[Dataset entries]
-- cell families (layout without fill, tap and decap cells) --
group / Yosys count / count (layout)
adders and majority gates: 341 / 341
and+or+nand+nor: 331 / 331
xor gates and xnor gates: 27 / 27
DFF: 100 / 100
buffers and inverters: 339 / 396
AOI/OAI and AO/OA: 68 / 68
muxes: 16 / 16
[flow/design.v]
`timescale 1ns / 1ps
module	MyIntToFp	
#(	
	parameter	InWidth		=	32,
	parameter	ExpWidth	=	8,
	parameter	ManWidth	=	23,
	parameter	ExpConst	=	8'd127
)
(Clk_i,Rst_i,InData_i,InDataVal_i,OutData_o,OutDataVal_o);
	function integer Log2;
	input integer value;
		begin
			Log2 = 0;
			while (value > 1) begin
				value   = value >> 1;
				Log2    = Log2 + 1;
			end
		end
	endfunction
	localparam Stages = Log2(InWidth);
	localparam OutWidth	= 1+ExpWidth+ManWidth;	 
	input						Clk_i;
	input						Rst_i;
	input	[InWidth-1:0]		InData_i;
	input						InDataVal_i;
	output	reg	[OutWidth-1:0]	OutData_o;
	output	reg					OutDataVal_o;
	reg		[InWidth-1:0]	inDataR;
	reg		signR;
	reg		outValR;
	wire	[OutWidth-1:0]	fpOut;
	wire	[Stages-1:0]	distance;
	genvar  i;
	wire	[7:0]	fpExp;
	wire	[InWidth-1:0]	scaledData	=	dataArray[(Stages+1)*InWidth-1:Stages*InWidth];
	wire	[ManWidth-1:0]	mantisa		=	scaledData[InWidth-2 -:ManWidth];
	wire	[(Stages+1)*InWidth-1:0]	dataArray;
	assign  dataArray [InWidth-1:0] = inDataR;
	assign	fpExp = ExpConst+InWidth-1-distance;
	assign	fpOut = &distance ? {signR, 31'h0}:	{signR, fpExp,	mantisa};
	always	@(posedge	Clk_i)	begin
		if	(Rst_i)	begin
			inDataR	<=	{InWidth{1'b0}};
			signR	<=	1'b0;
			outValR	<=	1'b0;
		end	else	begin
			if	(InData_i	[InWidth-1])	begin
				inDataR	<=	~InData_i+1'b1;
			end	else	begin
				inDataR	<=	InData_i;
			end
			signR	<=	InData_i[InWidth-1];
			outValR	<=	InDataVal_i;
		end
	end
	generate	
		for (i=0; i<Stages; i=i+1)	begin: searchMSB
			wire [InWidth-1:0] dataIn;	
			wire [InWidth-1:0] shiftedDataOut;
			wire [InWidth-1:0] dataOut;
			assign  dataIn = dataArray[(i+1)*InWidth-1:i*InWidth];
			wire    shiftDesired = ~|(dataIn[InWidth-1:InWidth-(1 << (Stages-1-i))]);
			assign  distance[(Stages-1-i)] = shiftDesired;		
			assign  shiftedDataOut = dataIn << (1 << (Stages-1-i));	
			assign  dataOut = shiftDesired ? shiftedDataOut : dataIn;	
			assign  dataArray[(i+2)*InWidth-1:(i+1)*InWidth] = dataOut;	
		end
	endgenerate
	always	@(posedge	Clk_i	or	posedge	Rst_i)	begin
		if	(Rst_i)	begin
			OutData_o		<=	{OutWidth{1'b0}};
			OutDataVal_o	<=	1'b0;
		end	else	begin
			if	(outValR)	begin
				OutData_o	<=	fpOut;
			end
			OutDataVal_o	<=	outValR;
		end
	end
endmodule
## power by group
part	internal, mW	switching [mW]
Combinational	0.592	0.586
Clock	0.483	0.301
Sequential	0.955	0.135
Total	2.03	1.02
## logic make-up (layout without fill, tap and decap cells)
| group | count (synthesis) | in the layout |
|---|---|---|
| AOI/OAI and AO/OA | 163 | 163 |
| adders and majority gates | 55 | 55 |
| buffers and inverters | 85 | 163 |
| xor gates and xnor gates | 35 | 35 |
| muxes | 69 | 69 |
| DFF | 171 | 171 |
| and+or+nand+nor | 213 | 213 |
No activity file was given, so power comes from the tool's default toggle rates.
[flow/design.v]
package lc3b_types;
typedef logic  [1:0] lc3b_2bsel;
typedef logic  [2:0] lc3b_3bsel;
typedef logic [127:0] lc3b_line;
typedef logic [15:0] lc3b_word;
typedef logic  [7:0] lc3b_byte;
typedef logic  [3:0] lc3b_imm4;
typedef logic  [4:0] lc3b_imm5;
typedef logic  [5:0] lc3b_imm6;
typedef logic  [5:0] lc3b_offset6;
typedef logic  [8:0] lc3b_offset9;
typedef logic  [10:0] lc3b_offset11;
typedef logic  [7:0] lc3b_trapvect8;
typedef logic  [2:0] lc3b_reg;
typedef logic  [2:0] lc3b_nzp;
typedef logic  [1:0] lc3b_mem_wmask;
typedef logic  [8:0] lc3b_c_tag;
typedef logic  [7:0] lc3b_c2_tag;
typedef logic  [2:0] lc3b_c_set;
typedef logic  [3:0] lc3b_c2_set;
typedef logic  [2:0] lc3b_c_offset;
typedef logic  [2:0] lc3b_lru;
typedef enum bit [3:0] {
    op_add  = 4'b0001,
    op_and  = 4'b0101,
    op_br   = 4'b0000,
    op_jmp  = 4'b1100,    
    op_jsr  = 4'b0100,    
    op_ldb  = 4'b0010,
    op_ldi  = 4'b1010,
    op_ldr  = 4'b0110,
    op_lea  = 4'b1110,
    op_not  = 4'b1001,
    op_rti  = 4'b1000,
    op_shf  = 4'b1101,
    op_stb  = 4'b0011,
    op_sti  = 4'b1011,
    op_str  = 4'b0111,
    op_trap = 4'b1111
} lc3b_opcode;
typedef enum bit [3:0] {
    alu_add,
    alu_and,
    alu_not,
    alu_pass,
    alu_sll,
    alu_srl,
    alu_sra,
	alu_bytemask
} lc3b_aluop;
typedef struct packed {
	lc3b_opcode opcode;
	logic src_mux;         	 
	lc3b_2bsel a_mux_sel;    
	logic b1_mux_sel;      	 
	lc3b_2bsel b2_mux_sel; 	 
	lc3b_aluop aluop;      	 
	logic ldb_mux_sel;       
	logic stb_mux_sel; 		 
	logic ldi_sti; 			 
	logic load_cc;         	 
	logic dest_mux_sel;			 
	logic reg_load;      		 
	lc3b_2bsel reg_data_mux; 	 
} lc3b_control_word;
typedef struct packed {
	lc3b_word inst;
	lc3b_word pc;
	lc3b_word pc_off;
	logic forwarding_override;
} lc3b_if_id;
typedef struct packed {
	lc3b_control_word ctrl;
	lc3b_word inst;
	lc3b_word pc;
	lc3b_word a;
	lc3b_word b;
	lc3b_word reg_b;
	logic forwarding_override;
} lc3b_id_ex;
typedef struct packed {
	lc3b_control_word ctrl;
	lc3b_word inst;
	lc3b_word pc;
	lc3b_word alu;
	lc3b_word reg_b;	
} lc3b_ex_mem;
typedef struct packed {
	lc3b_control_word ctrl;
	lc3b_word inst;
	lc3b_word pc;
	lc3b_word alu;
	lc3b_word mem_rdata;
} lc3b_mem_wb;
endpackage : lc3b_types
import lc3b_types::*;
module l2_cache_control
(
	input clk,
	input mem_read,
	input mem_write,
	output logic mem_resp,
	input pmem_resp,
	output logic pmem_read,
	output logic pmem_write,
	input hit,
	input dirty,
	output logic lru_set,
	output logic vtd_set,
	output logic dirty_set,
	output logic rw_sel,
	output logic load_mux_sel,
	output logic addr_sel
);
enum int unsigned {
	compare,
	allocate,
	writeback
} state, next_state;
always_comb
begin : state_actions
    mem_resp = 0;
    pmem_read = 0;
    pmem_write = 0;
    vtd_set = 0;
    dirty_set = 0;
    rw_sel = 0;
    lru_set = 0;
    load_mux_sel = 0;
    addr_sel = 0;
    case(state)
    	compare: begin
    		if(mem_read || mem_write) begin
    			if(hit) begin
    				mem_resp = 1;
    				lru_set = 1;
    				if(mem_write) begin
    					vtd_set = 1;
    					dirty_set = 1;
    					rw_sel = 1;
    					load_mux_sel = 1;
    				end
    			end
    		end
    	end
    	allocate: begin
    		pmem_read = 1;
    		if(pmem_resp) vtd_set = 1;
    	end
    	writeback: begin
    		pmem_write = 1;
    		addr_sel = 1;
    	end
    	default:  ;
    endcase
end
always_comb
begin: next_state_logic
	next_state = state;
	case(state)
		compare: begin
			if(mem_read || mem_write) begin
				if(!hit) begin
					if(dirty) next_state = writeback;
					else next_state = allocate;
				end
			end
		end
		allocate: if(pmem_resp) next_state = compare;
		writeback: if(pmem_resp) next_state = allocate;
		default: next_state = compare;
	endcase
end
always_ff @(posedge clk)
begin: next_state_assignment
    state <= next_state;
end
endmodule : l2_cache_control
[flow/run.sh]
#!/bin/bash
# OpenROAD 26Q1-2900-gdf79404cd8, Yosys 0.63+post, stock flow scripts
make -C /OpenROAD-flow-scripts/flow DESIGN_CONFIG=/design/flow/config.mk WORK_HOME=/design/flow/orfs finish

Task description:
Could you repeat exactly the lines above from the line with "## power by group" up to and including the line with "gates | 35 | 35 |", and only those?

Output of the task:
## power by group
part	internal, mW	switching [mW]
Combinational	0.592	0.586
Clock	0.483	0.301
Sequential	0.955	0.135
Total	2.03	1.02
## logic make-up (layout without fill, tap and decap cells)
| group | count (synthesis) | in the layout |
|---|---|---|
| AOI/OAI and AO/OA | 163 | 163 |
| adders and majority gates | 55 | 55 |
| buffers and inverters | 85 | 163 |
| xor gates and xnor gates | 35 | 35 |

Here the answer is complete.